In the latest issue of the magazine, Josh Harkinson and I detailed the 5 shadiest members of Congress, who, despite their ethically-challenged ways, were bound to be reelected. Well, last night the people spoke and reelected all five, all by more than 60 percent of the vote. Due to last night's shake-up, the Republicans on our list will lose some measure of clout and (hopefully) some of their ability to game the system. Not so the lone Dem on our list, whose power will only grow.

Here's where things stand now:

Rep. Joe Barton (R-Texas), the former oilman and climate change denier, is reportedly jockeying for a post in the House minority leadership. He'll no longer be the chairman of the House Energy and Commerce Committee, though.

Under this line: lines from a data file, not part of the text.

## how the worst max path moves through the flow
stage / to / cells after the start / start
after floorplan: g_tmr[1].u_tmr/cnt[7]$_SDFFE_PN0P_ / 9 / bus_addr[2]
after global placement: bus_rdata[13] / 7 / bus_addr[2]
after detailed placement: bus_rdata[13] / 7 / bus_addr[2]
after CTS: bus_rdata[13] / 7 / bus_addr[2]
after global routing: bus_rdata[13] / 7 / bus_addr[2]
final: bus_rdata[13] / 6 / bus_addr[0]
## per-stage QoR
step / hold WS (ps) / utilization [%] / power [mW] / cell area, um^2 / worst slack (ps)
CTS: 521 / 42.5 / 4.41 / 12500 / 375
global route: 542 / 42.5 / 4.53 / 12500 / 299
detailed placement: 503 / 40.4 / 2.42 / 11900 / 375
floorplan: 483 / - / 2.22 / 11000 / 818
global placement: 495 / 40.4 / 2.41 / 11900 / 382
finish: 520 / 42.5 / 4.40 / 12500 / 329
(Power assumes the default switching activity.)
**config.mk**
```make
export PLATFORM = sky130hd
export DESIGN_NAME = smi_mc_bridge
export DESIGN_NICKNAME = d
export VERILOG_FILES = /design/src/rtl/smi_mc_bridge.sv
export SDC_FILE = /design/constraint.sdc
export NUM_CORES = 1
export LEC_CHECK = 0
export ABC_AREA = 1
export BUFFER_PORTS_ARGS = -buffer_cell sky130_fd_sc_hd__buf_2
export CORE_MARGIN = 2
export CORE_UTILIZATION = 40
export CTS_CLUSTER_DIAMETER = 30
export CTS_CLUSTER_SIZE = 30
export DETAILED_ROUTE_END_ITERATION = 6
export GPL_TIMING_DRIVEN = 0
export PLACE_DENSITY = 0.67
export SYNTH_ARGS = -nofsm -noshare
export SYNTH_HDL_FRONTEND = slang
export SYNTH_SLANG_ARGS = --single-unit
```
**constraint.sdc**
```tcl
create_clock -name clk -period 1.95 [get_ports clk]
set_input_delay 0.2925 -clock clk [delete_from_list [all_inputs] [get_ports clk]]
set_output_delay 0.2925 -clock clk [all_outputs]
set_load 0.02 [all_outputs]
```
`src/rtl/dip_pkg.sv`:
```
package dip_pkg;
  localparam int CLS_W = 2;

  typedef enum logic [CLS_W-1:0] {
    CLS_ALU   = 2'b00,
    CLS_LOAD  = 2'b01,
    CLS_STORE = 2'b10,
    CLS_OTHER = 2'b11
  } icls_e;

  function automatic logic cls_is_mem(input logic [CLS_W-1:0] c);
    return (c == CLS_LOAD) || (c == CLS_STORE);
  endfunction

  function automatic logic cls_is_alu(input logic [CLS_W-1:0] c);
    return c == CLS_ALU;
  endfunction
endpackage

```
`src/rtl/dip_src_hit.sv`:
```
module dip_src_hit #(
  parameter int REG_W = 5,
  parameter int NSRC  = 2
) (
  input  logic [NSRC*REG_W-1:0] srcs,
  input  logic [REG_W-1:0]      dst,
  input  logic                  dst_live,
  output logic                  hit
);
  logic [NSRC-1:0] per_src;
  logic            dst_real;

  assign dst_real = dst_live && (dst != '0);

  for (genvar k = 0; k < NSRC; k++) begin : g_cmp
    assign per_src[k] = dst_real && (srcs[k*REG_W +: REG_W] == dst);
  end

  assign hit = |per_src;
endmodule

```
`src/rtl/dip_pair_rule.sv`:
```
module dip_pair_rule
  import dip_pkg::*;
(
  input  logic [CLS_W-1:0] old_cls,
  input  logic [CLS_W-1:0] yng_cls,
  output logic             shape_ok
);
  assign shape_ok = cls_is_mem(old_cls) && cls_is_alu(yng_cls);
endmodule

```
`src/rtl/dual_issue_pair_gate.sv`:
```
module dual_issue_pair_gate #(
  parameter int REG_W = 5
) (
  input  logic             old_valid,
  input  logic [1:0]       old_cls,
  input  logic [REG_W-1:0] old_src_a,
  input  logic [REG_W-1:0] old_src_b,
  input  logic [REG_W-1:0] old_dst,
  input  logic             old_wr,
  input  logic             yng_valid,
  input  logic [1:0]       yng_cls,
  input  logic [REG_W-1:0] yng_src_a,
  input  logic [REG_W-1:0] yng_src_b,
  input  logic [REG_W-1:0] yng_dst,
  input  logic             yng_wr,
  input  logic [REG_W-1:0] ex_dst,
  input  logic             ex_is_load,
  output logic             go_old,
  output logic             go_yng,
  output logic             stall
);
  localparam int NSRC = 2;

  logic old_lu, yng_lu, raw_hit, waw_hit, shape_ok;

  // older instruction against a load now in execute
  dip_src_hit #(.REG_W(REG_W), .NSRC(NSRC)) u_old_lu (
    .srcs({old_src_b, old_src_a}), .dst(ex_dst), .dst_live(ex_is_load), .hit(old_lu)
  );

  // younger instruction against a load now in execute
  dip_src_hit #(.REG_W(REG_W), .NSRC(NSRC)) u_yng_lu (
    .srcs({yng_src_b, yng_src_a}), .dst(ex_dst), .dst_live(ex_is_load), .hit(yng_lu)
  );

  // read-after-write inside the pair
  dip_src_hit #(.REG_W(REG_W), .NSRC(NSRC)) u_raw (
    .srcs({yng_src_b, yng_src_a}), .dst(old_dst), .dst_live(old_wr), .hit(raw_hit)
  );

  // write-after-write inside the pair
  dip_src_hit #(.REG_W(REG_W), .NSRC(1)) u_waw (
    .srcs(yng_dst), .dst(old_dst), .dst_live(old_wr && yng_wr), .hit(waw_hit)
  );

  dip_pair_rule u_shape (.old_cls(old_cls), .yng_cls(yng_cls), .shape_ok(shape_ok));

  logic old_ok, pair_ok;

  always_comb begin
    old_ok  = old_valid && !old_lu;
    pair_ok = yng_valid && shape_ok && !raw_hit && !waw_hit && !yng_lu;
    go_old  = old_ok;
    go_yng  = old_ok && pair_ok;
    stall   = old_valid && !old_ok;
  end
endmodule

```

Rep. Jerry Lewis (R-Calif.) will soon lose his chairmanship of the House Appropriations Committee, where, most recently, he axed 60 investigators "charged with closely monitoring defense contracting and intelligence spending," according to OMBWatch.

Come January Rep. James Sensenbrenner (R-Wis.) will no longer serve as the chairman of the House Judiciary Committee and thus will no longer be able to shut down hearings when he doesn't like the topic of conversation.

Rep. Roy (the "midnight rider") Blunt (R-Mo.), currently the House Majority Whip, will reportedly seek another term as the second most powerful House Republican.

The "prince of pork," Rep. Alan B. Mollohan (D-W.Va.), will ascend to the chairmanship of the House Subcommittee on Science, State, Justice, Commerce and Related Agencies, a position he will likely use to take his earmarking bonanza to new and outrageous levels.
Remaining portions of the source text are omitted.